Copy nothing from the entries below except the lines from the one containing "[cell usage after" through the one containing "sky130_fd_sc_hd__dfxtp_1 | 80 | 35 |", and copy those exactly.
*** Opening Supplied material ***
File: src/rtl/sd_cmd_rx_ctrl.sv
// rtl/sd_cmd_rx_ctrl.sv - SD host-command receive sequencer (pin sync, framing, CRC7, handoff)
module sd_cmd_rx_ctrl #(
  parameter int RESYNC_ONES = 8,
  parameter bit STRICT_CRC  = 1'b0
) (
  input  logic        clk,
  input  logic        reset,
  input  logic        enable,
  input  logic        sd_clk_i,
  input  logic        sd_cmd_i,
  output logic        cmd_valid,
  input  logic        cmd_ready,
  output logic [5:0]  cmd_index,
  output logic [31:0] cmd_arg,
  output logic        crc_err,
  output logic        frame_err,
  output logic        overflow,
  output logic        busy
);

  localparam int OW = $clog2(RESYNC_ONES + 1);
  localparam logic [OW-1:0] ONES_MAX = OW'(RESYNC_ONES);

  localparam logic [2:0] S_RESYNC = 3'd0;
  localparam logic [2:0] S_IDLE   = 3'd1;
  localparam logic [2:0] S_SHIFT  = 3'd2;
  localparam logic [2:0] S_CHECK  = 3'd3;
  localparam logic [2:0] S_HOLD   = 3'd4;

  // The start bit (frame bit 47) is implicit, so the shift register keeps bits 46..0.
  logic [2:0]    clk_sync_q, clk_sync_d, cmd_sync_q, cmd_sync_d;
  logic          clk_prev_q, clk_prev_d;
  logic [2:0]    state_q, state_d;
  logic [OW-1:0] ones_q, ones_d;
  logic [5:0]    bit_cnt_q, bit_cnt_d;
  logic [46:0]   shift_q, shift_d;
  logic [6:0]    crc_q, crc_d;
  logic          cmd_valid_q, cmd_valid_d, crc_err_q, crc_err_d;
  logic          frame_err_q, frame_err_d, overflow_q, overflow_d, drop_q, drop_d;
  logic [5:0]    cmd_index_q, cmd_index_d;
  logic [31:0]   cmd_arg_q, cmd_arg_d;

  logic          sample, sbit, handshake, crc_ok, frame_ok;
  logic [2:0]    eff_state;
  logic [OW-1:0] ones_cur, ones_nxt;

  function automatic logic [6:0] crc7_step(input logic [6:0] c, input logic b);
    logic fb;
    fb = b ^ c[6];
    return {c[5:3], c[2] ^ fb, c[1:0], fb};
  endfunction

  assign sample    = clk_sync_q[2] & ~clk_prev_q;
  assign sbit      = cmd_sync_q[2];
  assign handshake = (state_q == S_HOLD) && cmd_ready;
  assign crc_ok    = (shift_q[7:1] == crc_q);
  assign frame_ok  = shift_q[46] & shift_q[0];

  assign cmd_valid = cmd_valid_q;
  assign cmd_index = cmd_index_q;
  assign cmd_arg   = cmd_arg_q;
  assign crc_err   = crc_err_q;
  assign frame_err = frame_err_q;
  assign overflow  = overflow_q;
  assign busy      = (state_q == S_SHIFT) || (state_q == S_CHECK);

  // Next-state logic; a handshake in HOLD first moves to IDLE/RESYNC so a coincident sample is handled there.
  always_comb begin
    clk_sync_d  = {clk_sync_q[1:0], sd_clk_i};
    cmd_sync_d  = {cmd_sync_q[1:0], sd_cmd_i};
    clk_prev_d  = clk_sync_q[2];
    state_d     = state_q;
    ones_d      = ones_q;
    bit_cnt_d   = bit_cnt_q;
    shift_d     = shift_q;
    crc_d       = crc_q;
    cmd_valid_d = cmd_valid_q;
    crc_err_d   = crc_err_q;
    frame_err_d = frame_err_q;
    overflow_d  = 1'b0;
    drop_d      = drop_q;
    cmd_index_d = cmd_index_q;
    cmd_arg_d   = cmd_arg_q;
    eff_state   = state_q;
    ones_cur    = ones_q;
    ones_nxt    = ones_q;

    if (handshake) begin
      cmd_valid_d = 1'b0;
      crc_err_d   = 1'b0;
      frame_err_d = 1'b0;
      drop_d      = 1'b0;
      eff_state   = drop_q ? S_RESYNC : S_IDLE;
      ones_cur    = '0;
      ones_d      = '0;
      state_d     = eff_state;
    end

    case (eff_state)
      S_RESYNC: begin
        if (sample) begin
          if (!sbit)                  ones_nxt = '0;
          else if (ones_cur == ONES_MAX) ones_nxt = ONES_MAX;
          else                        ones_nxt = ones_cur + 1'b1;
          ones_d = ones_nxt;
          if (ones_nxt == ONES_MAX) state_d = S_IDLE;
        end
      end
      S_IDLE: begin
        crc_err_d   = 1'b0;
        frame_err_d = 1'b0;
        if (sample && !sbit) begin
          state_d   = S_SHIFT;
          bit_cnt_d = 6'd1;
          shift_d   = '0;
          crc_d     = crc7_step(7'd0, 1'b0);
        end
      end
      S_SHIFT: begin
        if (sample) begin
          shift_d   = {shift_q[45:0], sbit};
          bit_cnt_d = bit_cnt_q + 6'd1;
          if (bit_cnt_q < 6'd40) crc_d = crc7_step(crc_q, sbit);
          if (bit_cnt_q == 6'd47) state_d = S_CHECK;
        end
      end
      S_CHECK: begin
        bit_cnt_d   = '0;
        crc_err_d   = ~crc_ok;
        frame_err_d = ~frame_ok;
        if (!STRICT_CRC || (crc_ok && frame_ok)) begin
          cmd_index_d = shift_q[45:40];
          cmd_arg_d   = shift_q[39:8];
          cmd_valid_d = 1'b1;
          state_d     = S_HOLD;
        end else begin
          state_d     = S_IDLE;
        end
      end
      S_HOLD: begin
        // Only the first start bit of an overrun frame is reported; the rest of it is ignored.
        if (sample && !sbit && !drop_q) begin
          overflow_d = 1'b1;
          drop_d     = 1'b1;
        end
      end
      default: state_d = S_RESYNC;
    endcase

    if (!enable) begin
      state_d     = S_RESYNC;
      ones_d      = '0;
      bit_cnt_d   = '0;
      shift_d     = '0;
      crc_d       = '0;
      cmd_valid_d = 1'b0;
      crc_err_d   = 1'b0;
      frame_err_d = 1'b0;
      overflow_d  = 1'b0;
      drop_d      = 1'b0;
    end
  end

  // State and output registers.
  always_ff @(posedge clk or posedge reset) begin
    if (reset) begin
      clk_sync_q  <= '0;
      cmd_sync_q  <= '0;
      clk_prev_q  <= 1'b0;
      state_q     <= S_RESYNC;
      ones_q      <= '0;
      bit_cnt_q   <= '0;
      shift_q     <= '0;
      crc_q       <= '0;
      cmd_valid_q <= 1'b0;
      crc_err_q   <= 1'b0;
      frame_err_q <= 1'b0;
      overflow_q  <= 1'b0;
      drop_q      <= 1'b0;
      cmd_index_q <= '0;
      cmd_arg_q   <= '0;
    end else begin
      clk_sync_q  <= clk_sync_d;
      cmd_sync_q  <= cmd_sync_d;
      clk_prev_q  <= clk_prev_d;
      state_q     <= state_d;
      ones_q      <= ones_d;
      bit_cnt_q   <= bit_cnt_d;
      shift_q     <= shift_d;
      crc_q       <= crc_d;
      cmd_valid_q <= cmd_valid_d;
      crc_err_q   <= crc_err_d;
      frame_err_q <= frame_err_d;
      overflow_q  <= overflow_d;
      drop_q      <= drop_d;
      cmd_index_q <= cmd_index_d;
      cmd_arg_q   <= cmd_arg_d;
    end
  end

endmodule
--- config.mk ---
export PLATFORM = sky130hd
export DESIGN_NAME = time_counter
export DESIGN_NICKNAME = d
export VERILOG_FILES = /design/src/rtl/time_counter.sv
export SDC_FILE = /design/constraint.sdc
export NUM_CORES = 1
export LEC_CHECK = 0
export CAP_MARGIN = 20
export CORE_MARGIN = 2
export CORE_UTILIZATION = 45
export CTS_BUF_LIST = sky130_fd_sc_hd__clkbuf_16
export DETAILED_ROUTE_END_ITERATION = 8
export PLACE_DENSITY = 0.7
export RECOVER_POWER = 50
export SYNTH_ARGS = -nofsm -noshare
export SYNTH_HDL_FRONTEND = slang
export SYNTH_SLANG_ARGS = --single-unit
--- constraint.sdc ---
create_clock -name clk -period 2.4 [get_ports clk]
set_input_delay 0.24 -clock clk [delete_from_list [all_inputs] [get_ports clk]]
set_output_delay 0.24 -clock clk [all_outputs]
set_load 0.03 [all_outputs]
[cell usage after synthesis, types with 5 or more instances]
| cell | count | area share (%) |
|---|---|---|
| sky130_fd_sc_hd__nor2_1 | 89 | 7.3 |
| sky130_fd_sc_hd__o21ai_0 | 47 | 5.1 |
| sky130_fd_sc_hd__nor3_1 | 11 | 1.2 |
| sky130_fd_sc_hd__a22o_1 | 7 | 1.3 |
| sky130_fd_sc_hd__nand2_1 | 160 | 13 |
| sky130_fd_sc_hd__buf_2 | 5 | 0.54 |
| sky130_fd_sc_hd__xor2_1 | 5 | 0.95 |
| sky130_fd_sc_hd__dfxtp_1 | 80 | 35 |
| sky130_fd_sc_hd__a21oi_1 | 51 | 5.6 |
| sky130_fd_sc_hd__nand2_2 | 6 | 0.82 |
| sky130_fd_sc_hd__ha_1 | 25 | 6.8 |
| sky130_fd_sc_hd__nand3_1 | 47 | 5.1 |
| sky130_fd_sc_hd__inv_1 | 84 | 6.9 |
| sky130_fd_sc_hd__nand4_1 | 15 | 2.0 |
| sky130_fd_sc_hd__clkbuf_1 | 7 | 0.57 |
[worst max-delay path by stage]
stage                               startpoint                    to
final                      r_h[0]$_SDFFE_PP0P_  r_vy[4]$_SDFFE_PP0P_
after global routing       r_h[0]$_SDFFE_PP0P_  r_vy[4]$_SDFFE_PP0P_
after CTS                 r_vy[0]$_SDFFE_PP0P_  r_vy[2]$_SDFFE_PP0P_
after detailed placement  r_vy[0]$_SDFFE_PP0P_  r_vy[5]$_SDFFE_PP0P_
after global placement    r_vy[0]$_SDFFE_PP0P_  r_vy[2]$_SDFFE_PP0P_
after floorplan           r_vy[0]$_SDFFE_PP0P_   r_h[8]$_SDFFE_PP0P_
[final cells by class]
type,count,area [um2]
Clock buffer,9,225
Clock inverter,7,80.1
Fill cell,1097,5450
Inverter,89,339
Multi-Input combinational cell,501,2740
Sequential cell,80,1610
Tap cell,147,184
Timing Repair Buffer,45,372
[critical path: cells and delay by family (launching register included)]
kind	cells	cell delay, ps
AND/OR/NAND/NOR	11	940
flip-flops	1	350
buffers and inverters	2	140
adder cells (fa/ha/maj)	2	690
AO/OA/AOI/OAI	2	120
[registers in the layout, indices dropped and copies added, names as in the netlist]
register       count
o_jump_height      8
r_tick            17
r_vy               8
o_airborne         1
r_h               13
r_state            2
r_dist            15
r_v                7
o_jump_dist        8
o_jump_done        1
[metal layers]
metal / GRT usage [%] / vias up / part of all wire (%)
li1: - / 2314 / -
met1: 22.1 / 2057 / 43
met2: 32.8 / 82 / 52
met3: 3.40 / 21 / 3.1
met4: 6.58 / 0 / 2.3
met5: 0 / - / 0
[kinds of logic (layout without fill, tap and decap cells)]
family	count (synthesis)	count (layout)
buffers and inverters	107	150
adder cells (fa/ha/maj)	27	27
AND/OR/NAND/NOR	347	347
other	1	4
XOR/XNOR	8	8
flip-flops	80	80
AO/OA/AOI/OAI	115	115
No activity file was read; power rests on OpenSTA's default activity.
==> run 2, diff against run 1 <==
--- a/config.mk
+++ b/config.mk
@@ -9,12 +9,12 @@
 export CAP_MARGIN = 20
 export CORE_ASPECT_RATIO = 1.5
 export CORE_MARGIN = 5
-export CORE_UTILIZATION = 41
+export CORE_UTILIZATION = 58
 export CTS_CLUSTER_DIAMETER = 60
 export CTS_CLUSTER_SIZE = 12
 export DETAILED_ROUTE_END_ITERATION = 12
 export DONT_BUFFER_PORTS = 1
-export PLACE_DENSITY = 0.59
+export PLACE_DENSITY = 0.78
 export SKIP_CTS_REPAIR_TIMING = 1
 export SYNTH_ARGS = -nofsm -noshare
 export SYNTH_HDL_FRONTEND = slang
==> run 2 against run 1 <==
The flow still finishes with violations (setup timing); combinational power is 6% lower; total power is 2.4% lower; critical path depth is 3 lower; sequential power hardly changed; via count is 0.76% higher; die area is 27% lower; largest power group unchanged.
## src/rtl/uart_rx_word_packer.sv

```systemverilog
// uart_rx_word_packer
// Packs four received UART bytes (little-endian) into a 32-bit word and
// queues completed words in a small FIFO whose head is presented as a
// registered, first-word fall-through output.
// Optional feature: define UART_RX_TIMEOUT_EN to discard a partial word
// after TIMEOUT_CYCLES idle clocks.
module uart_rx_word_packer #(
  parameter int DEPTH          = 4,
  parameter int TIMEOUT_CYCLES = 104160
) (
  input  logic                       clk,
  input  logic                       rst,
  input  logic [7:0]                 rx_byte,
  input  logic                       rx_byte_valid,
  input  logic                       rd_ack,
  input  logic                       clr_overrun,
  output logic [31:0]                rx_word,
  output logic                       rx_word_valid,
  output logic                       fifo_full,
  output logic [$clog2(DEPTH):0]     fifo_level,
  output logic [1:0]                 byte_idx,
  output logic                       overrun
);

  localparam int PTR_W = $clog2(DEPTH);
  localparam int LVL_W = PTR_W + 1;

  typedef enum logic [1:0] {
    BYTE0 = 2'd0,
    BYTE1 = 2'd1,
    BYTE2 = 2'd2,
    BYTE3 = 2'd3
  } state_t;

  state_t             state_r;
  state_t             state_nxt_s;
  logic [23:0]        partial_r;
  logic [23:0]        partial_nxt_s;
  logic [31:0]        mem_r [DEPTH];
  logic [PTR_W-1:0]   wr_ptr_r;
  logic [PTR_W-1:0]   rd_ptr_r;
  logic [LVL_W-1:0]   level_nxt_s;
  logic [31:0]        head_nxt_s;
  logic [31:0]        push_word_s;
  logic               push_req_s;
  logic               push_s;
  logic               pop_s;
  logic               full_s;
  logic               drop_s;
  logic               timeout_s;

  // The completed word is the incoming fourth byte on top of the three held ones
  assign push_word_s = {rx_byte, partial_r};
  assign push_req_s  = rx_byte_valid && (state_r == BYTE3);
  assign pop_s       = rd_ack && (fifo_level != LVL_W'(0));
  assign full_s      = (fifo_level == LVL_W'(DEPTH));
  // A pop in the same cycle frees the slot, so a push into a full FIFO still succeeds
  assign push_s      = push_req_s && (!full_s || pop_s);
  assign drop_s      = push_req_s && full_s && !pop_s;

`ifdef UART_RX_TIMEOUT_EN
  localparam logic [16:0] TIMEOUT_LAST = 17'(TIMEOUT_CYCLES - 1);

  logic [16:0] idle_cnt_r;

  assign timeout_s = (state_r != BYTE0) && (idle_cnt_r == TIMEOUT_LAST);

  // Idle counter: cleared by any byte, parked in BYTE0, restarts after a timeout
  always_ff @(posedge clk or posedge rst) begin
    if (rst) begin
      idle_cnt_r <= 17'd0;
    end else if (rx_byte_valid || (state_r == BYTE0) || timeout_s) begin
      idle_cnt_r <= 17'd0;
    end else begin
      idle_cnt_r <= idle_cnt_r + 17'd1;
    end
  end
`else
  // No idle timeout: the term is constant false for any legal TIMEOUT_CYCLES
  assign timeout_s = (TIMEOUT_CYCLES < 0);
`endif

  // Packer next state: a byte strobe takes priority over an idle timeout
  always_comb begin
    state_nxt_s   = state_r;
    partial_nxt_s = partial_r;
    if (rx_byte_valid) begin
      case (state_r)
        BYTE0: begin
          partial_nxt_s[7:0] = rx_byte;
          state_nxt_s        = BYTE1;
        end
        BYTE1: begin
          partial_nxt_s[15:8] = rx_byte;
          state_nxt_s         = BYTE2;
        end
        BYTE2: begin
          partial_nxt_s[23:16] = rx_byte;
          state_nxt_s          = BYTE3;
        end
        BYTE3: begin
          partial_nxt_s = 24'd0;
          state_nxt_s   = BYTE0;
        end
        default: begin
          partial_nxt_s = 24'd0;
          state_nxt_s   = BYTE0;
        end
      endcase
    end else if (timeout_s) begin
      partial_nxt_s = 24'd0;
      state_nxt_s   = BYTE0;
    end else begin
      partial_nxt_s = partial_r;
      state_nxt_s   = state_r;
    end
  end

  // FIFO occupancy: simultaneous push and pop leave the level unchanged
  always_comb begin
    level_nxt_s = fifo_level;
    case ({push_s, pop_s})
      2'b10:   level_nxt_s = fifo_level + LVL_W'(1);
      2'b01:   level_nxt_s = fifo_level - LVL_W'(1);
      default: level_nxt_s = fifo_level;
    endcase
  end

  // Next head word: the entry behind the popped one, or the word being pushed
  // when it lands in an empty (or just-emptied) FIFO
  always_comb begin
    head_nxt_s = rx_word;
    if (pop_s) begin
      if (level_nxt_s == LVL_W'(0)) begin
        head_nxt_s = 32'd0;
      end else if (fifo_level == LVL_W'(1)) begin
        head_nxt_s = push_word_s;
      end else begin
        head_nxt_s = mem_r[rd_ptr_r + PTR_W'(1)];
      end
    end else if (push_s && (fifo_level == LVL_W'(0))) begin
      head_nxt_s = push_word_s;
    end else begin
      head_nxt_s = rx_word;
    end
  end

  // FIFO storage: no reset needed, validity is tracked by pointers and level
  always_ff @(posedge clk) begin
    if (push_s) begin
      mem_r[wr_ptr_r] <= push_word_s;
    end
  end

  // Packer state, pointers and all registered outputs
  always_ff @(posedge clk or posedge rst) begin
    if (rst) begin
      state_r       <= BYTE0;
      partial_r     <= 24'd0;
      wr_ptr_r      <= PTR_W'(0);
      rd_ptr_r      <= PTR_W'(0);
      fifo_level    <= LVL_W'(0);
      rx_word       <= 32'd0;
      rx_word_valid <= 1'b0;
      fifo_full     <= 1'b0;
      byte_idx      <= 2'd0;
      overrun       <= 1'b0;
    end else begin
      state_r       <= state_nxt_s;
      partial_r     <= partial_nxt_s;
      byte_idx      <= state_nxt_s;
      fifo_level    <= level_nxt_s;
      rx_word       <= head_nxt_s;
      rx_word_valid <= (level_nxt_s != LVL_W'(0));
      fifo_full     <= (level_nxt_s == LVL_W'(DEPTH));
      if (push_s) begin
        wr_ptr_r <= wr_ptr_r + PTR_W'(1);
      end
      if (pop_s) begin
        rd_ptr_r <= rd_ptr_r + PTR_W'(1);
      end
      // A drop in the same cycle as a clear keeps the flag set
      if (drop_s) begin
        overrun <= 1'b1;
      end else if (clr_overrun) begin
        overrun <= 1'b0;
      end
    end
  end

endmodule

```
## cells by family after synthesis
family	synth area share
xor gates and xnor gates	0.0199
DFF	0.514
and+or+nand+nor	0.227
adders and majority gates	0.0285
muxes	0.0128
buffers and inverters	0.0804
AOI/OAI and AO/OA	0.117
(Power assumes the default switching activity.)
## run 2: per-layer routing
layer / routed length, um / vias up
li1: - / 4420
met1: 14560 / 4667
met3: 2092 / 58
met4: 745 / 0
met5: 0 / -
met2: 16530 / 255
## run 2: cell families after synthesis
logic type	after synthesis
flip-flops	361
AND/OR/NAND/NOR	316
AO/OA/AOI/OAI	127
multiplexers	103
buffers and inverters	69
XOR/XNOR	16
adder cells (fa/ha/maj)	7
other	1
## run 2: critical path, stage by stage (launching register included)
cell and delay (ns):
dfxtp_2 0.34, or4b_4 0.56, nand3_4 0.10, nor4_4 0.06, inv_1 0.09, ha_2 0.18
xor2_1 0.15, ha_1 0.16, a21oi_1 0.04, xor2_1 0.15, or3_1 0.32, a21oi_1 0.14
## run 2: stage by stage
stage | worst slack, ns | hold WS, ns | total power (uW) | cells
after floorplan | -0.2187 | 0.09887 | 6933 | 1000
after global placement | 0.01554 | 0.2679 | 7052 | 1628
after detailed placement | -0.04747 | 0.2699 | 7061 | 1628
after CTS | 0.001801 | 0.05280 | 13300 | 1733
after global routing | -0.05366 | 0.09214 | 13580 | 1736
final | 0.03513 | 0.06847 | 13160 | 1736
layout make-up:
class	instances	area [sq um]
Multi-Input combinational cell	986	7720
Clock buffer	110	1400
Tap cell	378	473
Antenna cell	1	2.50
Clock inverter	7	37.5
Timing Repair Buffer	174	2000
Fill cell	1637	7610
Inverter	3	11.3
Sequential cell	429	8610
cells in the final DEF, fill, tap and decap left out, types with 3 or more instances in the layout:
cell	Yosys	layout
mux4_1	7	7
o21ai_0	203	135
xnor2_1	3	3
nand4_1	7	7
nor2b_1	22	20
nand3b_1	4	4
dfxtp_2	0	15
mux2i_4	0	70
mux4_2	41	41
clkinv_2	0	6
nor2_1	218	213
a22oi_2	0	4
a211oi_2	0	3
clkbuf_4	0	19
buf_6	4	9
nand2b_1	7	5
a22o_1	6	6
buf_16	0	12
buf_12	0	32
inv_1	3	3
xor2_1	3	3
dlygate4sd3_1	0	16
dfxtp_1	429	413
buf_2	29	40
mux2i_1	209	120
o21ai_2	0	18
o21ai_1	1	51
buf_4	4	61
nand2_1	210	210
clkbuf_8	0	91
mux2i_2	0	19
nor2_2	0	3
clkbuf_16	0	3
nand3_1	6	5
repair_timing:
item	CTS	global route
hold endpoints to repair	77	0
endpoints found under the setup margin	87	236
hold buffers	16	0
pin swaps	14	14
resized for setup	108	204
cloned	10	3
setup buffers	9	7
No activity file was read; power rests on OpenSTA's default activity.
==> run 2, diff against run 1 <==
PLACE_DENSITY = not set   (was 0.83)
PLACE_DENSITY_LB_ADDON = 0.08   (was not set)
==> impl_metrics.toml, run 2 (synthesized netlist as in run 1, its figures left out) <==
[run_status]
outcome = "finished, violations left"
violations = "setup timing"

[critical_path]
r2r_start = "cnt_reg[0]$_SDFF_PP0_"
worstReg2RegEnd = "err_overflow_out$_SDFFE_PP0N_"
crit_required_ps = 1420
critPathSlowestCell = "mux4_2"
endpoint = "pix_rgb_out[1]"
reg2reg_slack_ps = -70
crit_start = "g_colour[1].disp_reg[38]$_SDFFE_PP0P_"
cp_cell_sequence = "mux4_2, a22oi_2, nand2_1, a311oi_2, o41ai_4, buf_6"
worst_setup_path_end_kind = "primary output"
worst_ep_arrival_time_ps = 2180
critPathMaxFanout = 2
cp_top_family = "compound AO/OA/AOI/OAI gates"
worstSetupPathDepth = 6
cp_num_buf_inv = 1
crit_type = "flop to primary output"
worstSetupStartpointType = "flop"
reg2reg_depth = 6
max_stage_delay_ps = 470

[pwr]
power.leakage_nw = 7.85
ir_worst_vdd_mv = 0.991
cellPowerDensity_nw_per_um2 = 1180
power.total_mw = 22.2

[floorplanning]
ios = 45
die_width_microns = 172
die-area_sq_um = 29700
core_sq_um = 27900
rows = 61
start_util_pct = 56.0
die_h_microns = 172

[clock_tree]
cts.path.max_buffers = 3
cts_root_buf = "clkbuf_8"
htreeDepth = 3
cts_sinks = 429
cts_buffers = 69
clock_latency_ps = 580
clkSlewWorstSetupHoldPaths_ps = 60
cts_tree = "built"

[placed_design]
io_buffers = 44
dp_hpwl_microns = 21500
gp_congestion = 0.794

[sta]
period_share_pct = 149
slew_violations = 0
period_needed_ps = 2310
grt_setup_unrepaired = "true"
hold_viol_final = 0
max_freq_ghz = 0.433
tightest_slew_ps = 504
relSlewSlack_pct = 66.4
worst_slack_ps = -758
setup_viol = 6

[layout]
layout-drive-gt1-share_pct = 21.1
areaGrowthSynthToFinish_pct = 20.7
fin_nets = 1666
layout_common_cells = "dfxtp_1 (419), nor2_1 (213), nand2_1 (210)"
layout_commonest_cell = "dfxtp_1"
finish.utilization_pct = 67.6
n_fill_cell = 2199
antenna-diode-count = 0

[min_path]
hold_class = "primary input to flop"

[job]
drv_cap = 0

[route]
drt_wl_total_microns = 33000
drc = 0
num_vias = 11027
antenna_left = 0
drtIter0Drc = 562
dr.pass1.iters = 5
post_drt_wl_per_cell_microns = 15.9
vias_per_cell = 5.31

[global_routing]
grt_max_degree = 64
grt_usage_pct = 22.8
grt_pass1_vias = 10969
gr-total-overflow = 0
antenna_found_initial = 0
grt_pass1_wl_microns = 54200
*** Closing Supplied material ***
- [Solution to this task]
[cell usage after synthesis, types with 5 or more instances]
| cell | count | area share (%) |
|---|---|---|
| sky130_fd_sc_hd__nor2_1 | 89 | 7.3 |
| sky130_fd_sc_hd__o21ai_0 | 47 | 5.1 |
| sky130_fd_sc_hd__nor3_1 | 11 | 1.2 |
| sky130_fd_sc_hd__a22o_1 | 7 | 1.3 |
| sky130_fd_sc_hd__nand2_1 | 160 | 13 |
| sky130_fd_sc_hd__buf_2 | 5 | 0.54 |
| sky130_fd_sc_hd__xor2_1 | 5 | 0.95 |
| sky130_fd_sc_hd__dfxtp_1 | 80 | 35 |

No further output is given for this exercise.